(Beginning of TASK INPUT)

<file path="src/rtl/ukst_pkg.sv">
`default_nettype none
package ukst_pkg;

    localparam int CAPACITY = 128;
    localparam int KEY_W    = 32;
    localparam int POS_W    = 7;
    localparam int STAT_W   = 3;
    localparam int ECNT_W   = 8;
    localparam int IDX_W    = (CAPACITY > 1) ? $clog2(CAPACITY) : 1;
    localparam int CNT_W    = $clog2(CAPACITY + 1);
    localparam int CMP_W    = ((IDX_W > POS_W) ? IDX_W : POS_W) + 1;

    typedef logic [CMP_W-1:0] t_cmp;
    typedef logic [CNT_W-1:0] t_cnt;
    typedef logic [KEY_W-1:0] t_key;

    typedef enum logic [1:0] {
        FN_INSERT = 2'd0,
        FN_DELETE = 2'd1,
        FN_FIND   = 2'd2,
        FN_READ   = 2'd3
    } t_func;

    typedef enum logic [STAT_W-1:0] {
        ST_DONE    = 3'd0,
        ST_DUP     = 3'd1,
        ST_FULL    = 3'd2,
        ST_MISSING = 3'd3,
        ST_BADPOS  = 3'd4
    } t_status;

    typedef enum logic [1:0] {
        S_IDLE = 2'd0,
        S_CMP  = 2'd1,
        S_RED  = 2'd2,
        S_UPD  = 2'd3
    } t_state;

    typedef struct packed {
        logic [1:0]        func;
        logic signed [31:0] key_value;
        logic [POS_W-1:0]  position;
    } t_req;

    typedef struct packed {
        logic [STAT_W-1:0] status;
        logic [POS_W-1:0]  found_position;
        logic signed [31:0] read_value;
        logic [ECNT_W-1:0] entry_count;
    } t_rsp;

    typedef struct packed {
        logic cmp;
        logic ins;
        logic del;
    } t_cell_ctl;

endpackage
`default_nettype wire

</file>
<file path="src/rtl/ukst_cell.sv">
`default_nettype none
module ukst_cell import ukst_pkg::*; (
    input  wire logic      i_clk,
    input  wire t_cell_ctl i_ctl,
    input  wire t_cmp      i_index,
    input  wire t_cmp      i_count,
    input  wire t_cmp      i_pos,
    input  wire t_cmp      i_hit_pos,
    input  wire t_key      i_key,
    input  wire t_key      i_next_key,
    output t_key           o_key,
    output logic           o_match,
    output t_key           o_sel_key
);

    t_key r_key;
    logic r_match;
    logic r_sel;

    always_ff @(posedge i_clk) begin
        if (i_ctl.cmp) begin
            r_match <= (i_index < i_count) && (r_key == i_key);
            r_sel   <= (i_index < i_count) && (i_index == i_pos);
        end
        if (i_ctl.ins && (i_index == i_count)) begin
            r_key <= i_key;
        end else if (i_ctl.del && (i_index >= i_hit_pos)) begin
            r_key <= i_next_key;
        end
    end

    assign o_key     = r_key;
    assign o_match   = r_match;
    assign o_sel_key = r_sel ? r_key : '0;

endmodule
`default_nettype wire

</file>
**config.mk**
```make
export PLATFORM = sky130hd
export DESIGN_NAME = rwh_sqrt
export DESIGN_NICKNAME = d
export VERILOG_FILES = /design/src/rtl/rwh_sqrt.sv
export SDC_FILE = /design/constraint.sdc
export NUM_CORES = 1
export LEC_CHECK = 0
export BUFFER_PORTS_ARGS = -buffer_cell sky130_fd_sc_hd__buf_4
export CAP_MARGIN = 10
export CORE_UTILIZATION = 55
export DETAILED_ROUTE_END_ITERATION = 7
export PLACE_DENSITY = 0.68
export REMOVE_ABC_BUFFERS = 1
export SLEW_MARGIN = 20
export SYNTH_ARGS = -nofsm -noshare
export SYNTH_HDL_FRONTEND = slang
export SYNTH_SLANG_ARGS = --single-unit
```
**constraint.sdc**
```tcl
create_clock -name clk -period 8.7 [get_ports clk]
set_input_delay 0.87 -clock clk [delete_from_list [all_inputs] [get_ports clk]]
set_output_delay 0.87 -clock clk [all_outputs]
set_load 0.01 [all_outputs]
```
===== config.mk =====
export PLATFORM = sky130hd
export DESIGN_NAME = rwh_divider
export DESIGN_NICKNAME = d
export VERILOG_FILES = /design/src/rtl/rwh_divider.sv
export SDC_FILE = /design/constraint.sdc
export NUM_CORES = 1
export LEC_CHECK = 0
export BUFFER_PORTS_ARGS = -buffer_cell sky130_fd_sc_hd__buf_2
export CAP_MARGIN = 40
export CORE_UTILIZATION = 55
export DETAILED_ROUTE_END_ITERATION = 12
export GPL_TIMING_DRIVEN = 0
export HOLD_SLACK_MARGIN = 0.08
export PLACE_DENSITY = 0.77
export SYNTH_ARGS = -nofsm -noshare
export SYNTH_HDL_FRONTEND = slang
export SYNTH_SLANG_ARGS = --single-unit

===== constraint.sdc =====
create_clock -name clk -period 4.25 [get_ports clk]
set_input_delay 1.0625 -clock clk [delete_from_list [all_inputs] [get_ports clk]]
set_output_delay 1.0625 -clock clk [all_outputs]
set_load 0.03 [all_outputs]

===== src/rtl/rwh_divider.sv =====
// Restoring unsigned divider, one quotient bit per register stage.
// The quotient must fit in QW bits.
module rwh_divider #(
  parameter int NW = 24,
  parameter int DW = 16,
  parameter int QW = 8
) (
  input  logic          clk,
  input  logic          en,
  input  logic [NW-1:0] num,
  input  logic [DW-1:0] den,
  output logic [QW-1:0] quo
);

  localparam int XW = QW + DW;

  logic [XW-1:0] numx;
  logic [DW-1:0] rem_q [QW];
  logic [QW-1:0] low_q [QW];
  logic [QW-1:0] quo_q [QW];
  logic [DW-1:0] den_q [QW];
  logic [DW-1:0] rem_next [QW];
  logic [QW-1:0] low_next [QW];
  logic [QW-1:0] quo_next [QW];
  logic [DW-1:0] den_next [QW];

  assign numx = XW'(num);

  always_comb begin
    logic [DW-1:0] r_in;
    logic [QW-1:0] n_in;
    logic [QW-1:0] q_in;
    logic [DW-1:0] d_in;
    logic [DW:0]   t;
    logic [DW:0]   diff;
    for (int k = 0; k < QW; k++) begin
      if (k == 0) begin
        r_in = numx[XW-1:QW];
        n_in = numx[QW-1:0];
        q_in = '0;
        d_in = den;
      end else begin
        r_in = rem_q[k-1];
        n_in = low_q[k-1];
        q_in = quo_q[k-1];
        d_in = den_q[k-1];
      end
      t    = {r_in, n_in[QW-1]};
      diff = t - {1'b0, d_in};
      rem_next[k] = diff[DW] ? t[DW-1:0] : diff[DW-1:0];
      quo_next[k] = {q_in[QW-2:0], ~diff[DW]};
      low_next[k] = {n_in[QW-2:0], 1'b0};
      den_next[k] = d_in;
    end
  end

  always_ff @(posedge clk) begin
    if (en) begin
      rem_q <= rem_next;
      low_q <= low_next;
      quo_q <= quo_next;
      den_q <= den_next;
    end
  end

  assign quo = quo_q[QW-1];

endmodule


* Word level (Yosys, flattened, before mapping) *
Cells that the tools add are included.

storage, ports and cells
  input bits = 42
  output and inout bits = 8
  register bits = 288

cells by class
  multiplexer cells = 7
  bitwise logic cells = 8
  add/subtract/negate cells = 8

operators by type and width
  cell                          count
  subtractor 17 x 16 -> 17 bit  8
  2-to-1 mux 16 bit             7
  inverter 1 bit                8

* Depth between registers and ports, before layout *
Gate-level depths: netlist of the first run.

  word-level depth = 2
  depth in mapped cells = 12
  gate-level depth less buffers = 11

* Worst setup path after synthesis of the first run *
OpenSTA, ideal clock, no wires.

  path kind = in2reg
  from = input port num[7]
  to = register rem_q[120] (netlist bit), data pin
  stages = 11
  path buffers = 1
  arrival = 3.276 ns
  slack = 0.712 ns
  cells stage by stage = inv_1 ha_1 fa_1 nor2b_1 o31a_1 o221a_2 o2111ai_2 a21oi_2 xnor2_4 buf_6 mux2_1

RTL lines
  item                  line  RTL
  start, declared       10    input logic [NW-1:0] num,
  end signal, assigned  59    rem_q <= rem_next;
  end, declared         18    logic [DW-1:0] rem_q [QW];

==> results by stage, run 1 <==
Synth:
- Counting every instance in the synthesized netlist gives 1,309.
- The register area share after synthesis is 0.5273.
- Counting instances in the post-synthesis netlist gives the leading cell types as sky130_fd_sc_hd__edfxtp_1 (288), sky130_fd_sc_hd__inv_1 (158), sky130_fd_sc_hd__ha_1 (127).
- After synthesis, the largest family of logic cells by area is compound AO/OA/AOI/OAI gates.
- The synthesized-area fraction occupied by ao, oa, aoi and oai cells is 0.1305.
- By area the synthesized netlist is led by sky130_fd_sc_hd__edfxtp_1 (53%), sky130_fd_sc_hd__ha_1 (9.7%), sky130_fd_sc_hd__mux2_2 (4.3%).
- Synthesis inferred 288 register bits.
- Of the total synthesized cell area, the portion taken by full adders, half adders and majority gates is 0.1054.
- The post-synth net total is 1,485.
- The dominant register cell in the synthesized netlist is sky130_fd_sc_hd__edfxtp_1.
- Summing every instance area after synthesis gives 16,400 sq um.
- Counting distinct cell types in the post-synthesis netlist gives 84.
- The most common cell in the synthesized netlist is sky130_fd_sc_hd__edfxtp_1.
- For this run, asynchronously set or reset flops after synthesis account for 0.
- Yosys mapped a number of flops with a built-in enable equal to 288.
- The top cell type's share of synthesized area is 0.5273.
- Yosys printed 0 warnings.
- The mux contribution to synthesized area is 0.08300.
- The fraction of synthesized cell area in xor and xnor cells is 0.04181.
- The share of synthesized cell area in and, or, nand and nor gates is 0.06721.
- The synthesized design spends more area on one cell type than any other, namely sky130_fd_sc_hd__edfxtp_1.
- The average cell area after synthesis is 12.53 sq um.

Detailed routing:
- The length of the first detailed-routing pass in iterations is 5.
- The mean number of vias per cell is 5.530.
- The post-route DRC violation count is 0.
- The violation count after the first detailed-routing iteration is 420.
- Summed over all layers, the routed wires come to 26,450 um.
- The final antenna-violating net count is 0.
- The average detailed-routed wire length per instance is 14.69 um.
- The number of vias in the routed layout is 9,959.

Cells and area:
- The layout cell share with drive strength beyond 1 is 0.1673.
- For this run, the post-layout net count is 1,569.
- The repair_antennas step left the layout with diodes totalling 0.
- The utilization after layout is 0.6304.
- Relative to the synthesized area, the layout overhead comes to 11.52%.

Critical path:
- The worst setup path is captured at a flop.
- The worst register-to-register path has a setup slack of 0.67 ns.
- STA puts the critical path data arrival time at 3.88 ns.
- The critical path is of the flop to flop type.
- The worst register-to-register path has a depth of 10.
- The worst flop-to-flop path startpoint is den_next[96]$_DFFE_PP_.
- For the worst setup path, the data required time is 4.55 ns.
- The endpoint identified for the worst register-to-register timing path is rem_q[107]$_DFFE_PP_.
- The maximum fanout along the worst path is 10.
- The worst setup path is launched from a flop.

Outcome:
- The run finished with clean final reports.

Clock network:
- For the worst-skew pair, the clock arrives at the later sink with an insertion delay of 0.56 ns.
- The clock transition at the registers of the reported paths is 0.06 ns.
- The number of clock sinks seen by CTS is 288.
- TritonCTS built the clock tree.
- The longest clock path from root to sink contains 3 buffers.
- The post-CTS setup repair buffer count is 0.
- The count of hold-fix buffers inserted at cts is 0.
- The CTS root buffer is sky130_fd_sc_hd__clkbuf_16.
- The number of H-tree levels is 1.
- In this run, post-CTS repair resized a total of 0 instances.
- In this run, CTS created clock tree buffers numbering 31.

STA:
- The transition time of the tightest slew-check pin is 0.7125 ns.
- Setup violations remaining at the end of the flow were counted as 0.
- Clock skew on the completed layout was measured at 0.01421 ns.
- The hold violation total from the final report was 0.
- The worst pin sits at a relative slew slack of 0.5229.
- The count of final max-slew check failures is 0.
- For this run, the top clock speed supported by timing is 0.2796 GHz.
- After layout, the minimum clock period comes to 3.577 ns.
- Of the available clock period, the critical path in the final layout requires 0.8417.
- Setup repair after global routing left no endpoint under its margin.
- The final-layout setup total negative slack is 0 ns.

Floorplanning:
- For this configuration, the core starts out at a cell density of 0.5653.
- The die height is 174.7 um.
- The number of cell rows is 62.
- The die covers 30,510 sq um.
- After floorplanning, the core was sized to cover 29,010 sq um.
- During I/O placement, the number of pins put on the boundary was 50.
- The overall die width is 174.7 um.

Place:
- The quantity of I/O buffers inserted on ports is 49.
- The detailed placement HPWL is 19,830 um.
- The routability congestion estimate from global placement is 0.9356.

Hold path:
- The beginning of the worst hold path is quo_next[27]$_DFFE_PP_.
- The hold path endpoint is quo_next[20]$_DFFE_PP_.
- The worst min-delay path class is flop to flop.
- Counting instances, the worst hold path has a depth of 0.

Global route:
- The total global-route track usage is 0.1744.
- The wire length of the first global-routing pass is 44,100 um.
- After global routing the overflow that remains totals 0.
- The number of global-route vias before repair is 9,898.
- The largest net degree at the start of global routing is 137.
- The number of antenna violations at the first check in global routing is 0.

Power and ir drop:
- The internal power consumption is 0.008744 W.
- The share of total power dissipated in combinational logic is 0.439.
- Summed over all cells, the static leakage comes to 7.508 nW.
- The worst-case IR drop observed on VDD is 0.0003575 V.
- For this design the ratio of total power to cell area is 707.9 nW/um^2.
- The share of total power dissipated in the clock network is 0.218.
- The net switching power figure is 0.004205 W.
- Of the total power, registers draw 0.343.
- Of the total power, the share spent switching nets is 0.3247.

Flow run:
- Max-cap violations in this run came to 0.
worst max-delay path, cell delays in order (launching register included):
cell                       delay, ns
sky130_fd_sc_hd__edfxtp_1       0.40
sky130_fd_sc_hd__ha_1           0.22
sky130_fd_sc_hd__fa_1           0.40
sky130_fd_sc_hd__nand2b_1       0.18
sky130_fd_sc_hd__a21oi_1        0.27
sky130_fd_sc_hd__o211ai_2       0.16
sky130_fd_sc_hd__a21boi_1       0.34
sky130_fd_sc_hd__nor4_1         0.12
sky130_fd_sc_hd__nor3b_2        0.61
sky130_fd_sc_hd__buf_6          0.26
sky130_fd_sc_hd__mux2_2         0.35
worst max path at each step:
stage                                 startpoint                      to  slack [ns]  cells after the start
after floorplan                           num[7]    rem_q[120]$_DFFE_PP_        0.71                     11
after CTS                 den_next[96]$_DFFE_PP_    rem_q[104]$_DFFE_PP_        0.62                     10
after detailed placement                  num[7]    rem_q[120]$_DFFE_PP_        0.30                     12
after global placement                        en  den_next[96]$_DFFE_PP_       -1.65                      1
after global routing      den_next[96]$_DFFE_PP_    rem_q[107]$_DFFE_PP_        0.45                     10
final                     den_next[96]$_DFFE_PP_    rem_q[107]$_DFFE_PP_        0.67                     10
power groups by stage:
stage                     Combinational, W  Sequential [W]  Clock [W]
final                              0.00568         0.00445    0.00282
after detailed placement           0.00566         0.00450          0
after global placement             0.00550         0.00450          0
after floorplan                    0.00459         0.00442          0
after CTS                          0.00570         0.00444    0.00289
after global routing               0.00624         0.00452    0.00300
routing by layer:
metal / GRT usage / up-vias / wire, um / share of wire
met5: 0 / - / 0 / 0
met4: 0.08080 / 0 / 1116 / 0.042
met3: 0.02263 / 73 / 833 / 0.031
met2: 0.3361 / 180 / 14010 / 0.53
met1: 0.1870 / 4685 / 10490 / 0.40
li1: - / 5021 / - / -
cell usage in the layout, fill, tap and decap left out, types with 5 or more instances in the layout:
cell,instances
sky130_fd_sc_hd__o21a_1,44
sky130_fd_sc_hd__nand2_1,44
sky130_fd_sc_hd__mux2_2,63
sky130_fd_sc_hd__nand2b_1,15
sky130_fd_sc_hd__a211oi_1,7
sky130_fd_sc_hd__nor3_1,21
sky130_fd_sc_hd__buf_2,54
sky130_fd_sc_hd__nor2_1,73
sky130_fd_sc_hd__clkinvlp_4,5
sky130_fd_sc_hd__nor2b_1,19
sky130_fd_sc_hd__a21oi_1,74
sky130_fd_sc_hd__mux2i_1,22
sky130_fd_sc_hd__o21ai_0,50
sky130_fd_sc_hd__o211ai_1,14
sky130_fd_sc_hd__xnor2_1,54
sky130_fd_sc_hd__a31oi_1,5
sky130_fd_sc_hd__nand3_1,9
sky130_fd_sc_hd__ha_1,127
sky130_fd_sc_hd__buf_6,7
sky130_fd_sc_hd__o21bai_1,5
sky130_fd_sc_hd__o31ai_1,7
sky130_fd_sc_hd__bufinv_16,7
sky130_fd_sc_hd__inv_1,158
sky130_fd_sc_hd__xor2_1,13
sky130_fd_sc_hd__nand4_1,6
sky130_fd_sc_hd__clkinv_2,6
sky130_fd_sc_hd__mux2_1,5
sky130_fd_sc_hd__a21o_1,20
sky130_fd_sc_hd__or3_1,7
sky130_fd_sc_hd__edfxtp_1,288
sky130_fd_sc_hd__mux2_4,25
sky130_fd_sc_hd__clkbuf_16,31
sky130_fd_sc_hd__o31a_1,11
sky130_fd_sc_hd__fa_1,7
sky130_fd_sc_hd__a221oi_1,6
sky130_fd_sc_hd__and2_1,7
registers in the layout, indices dropped and copies added, names as in the netlist:
signal    count
den_next    112
low_next     21
low_q         7
quo           8
quo_next     28
rem_q       112
metrics by stage:
stage / cell area, sq um / total power (W) / instances / hold slack [ns] / worst slack, ns
global placement: 17130 / 0.009998 / 1742 / 0.4002 / -1.647
finish: 18290 / 0.01295 / 1801 / 0.4148 / 0.6730
CTS: 18290 / 0.01304 / 1801 / 0.4153 / 0.6230
global route: 18290 / 0.01375 / 1801 / 0.4190 / 0.4529
floorplan: 16400 / 0.009004 / 1309 / 0.4003 / 0.7117
detailed placement: 17190 / 0.01016 / 1744 / 0.4045 / 0.3008
kinds of logic (layout without fill, tap and decap cells):
group                    after synthesis  count (layout)
adder cells (fa/ha/maj)              134             134
AND/OR/NAND/NOR                      223             223
AO/OA/AOI/OAI                        302             302
buffers and inverters                176             284
flip-flops                           288             288
multiplexers                         115             115
XOR/XNOR                              71              71
layout make-up:
type                            count  area, sq um
Clock buffer                       33        783.3
Buffer                             17        136.4
Inverter                          159        596.8
Multi-Input combinational cell    845         7019
Fill cell                        2241        10720
Clock inverter                     24        315.3
Timing Repair Buffer               51        310.3
Sequential cell                   288         8648
Tap cell                          384        480.5
No activity file was read; power rests on OpenSTA's default activity.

(End of TASK INPUT)

There is a run of lines above from the one with "- The detailed placement HPWL is 19,830 um." to the one with "worst max path"; print exactly that run, both ends included, and nothing else.

EXERCISE RESPONSE.
- The detailed placement HPWL is 19,830 um.
- The routability congestion estimate from global placement is 0.9356.

Hold path:
- The beginning of the worst hold path is quo_next[27]$_DFFE_PP_.
- The hold path endpoint is quo_next[20]$_DFFE_PP_.
- The worst min-delay path class is flop to flop.
- Counting instances, the worst hold path has a depth of 0.

Global route:
- The total global-route track usage is 0.1744.
- The wire length of the first global-routing pass is 44,100 um.
- After global routing the overflow that remains totals 0.
- The number of global-route vias before repair is 9,898.
- The largest net degree at the start of global routing is 137.
- The number of antenna violations at the first check in global routing is 0.

Power and ir drop:
- The internal power consumption is 0.008744 W.
- The share of total power dissipated in combinational logic is 0.439.
- Summed over all cells, the static leakage comes to 7.508 nW.
- The worst-case IR drop observed on VDD is 0.0003575 V.
- For this design the ratio of total power to cell area is 707.9 nW/um^2.
- The share of total power dissipated in the clock network is 0.218.
- The net switching power figure is 0.004205 W.
- Of the total power, registers draw 0.343.
- Of the total power, the share spent switching nets is 0.3247.

Flow run:
- Max-cap violations in this run came to 0.
worst max-delay path, cell delays in order (launching register included):
cell                       delay, ns
sky130_fd_sc_hd__edfxtp_1       0.40
sky130_fd_sc_hd__ha_1           0.22
sky130_fd_sc_hd__fa_1           0.40
sky130_fd_sc_hd__nand2b_1       0.18
sky130_fd_sc_hd__a21oi_1        0.27
sky130_fd_sc_hd__o211ai_2       0.16
sky130_fd_sc_hd__a21boi_1       0.34
sky130_fd_sc_hd__nor4_1         0.12
sky130_fd_sc_hd__nor3b_2        0.61
sky130_fd_sc_hd__buf_6          0.26
sky130_fd_sc_hd__mux2_2         0.35
worst max path at each step:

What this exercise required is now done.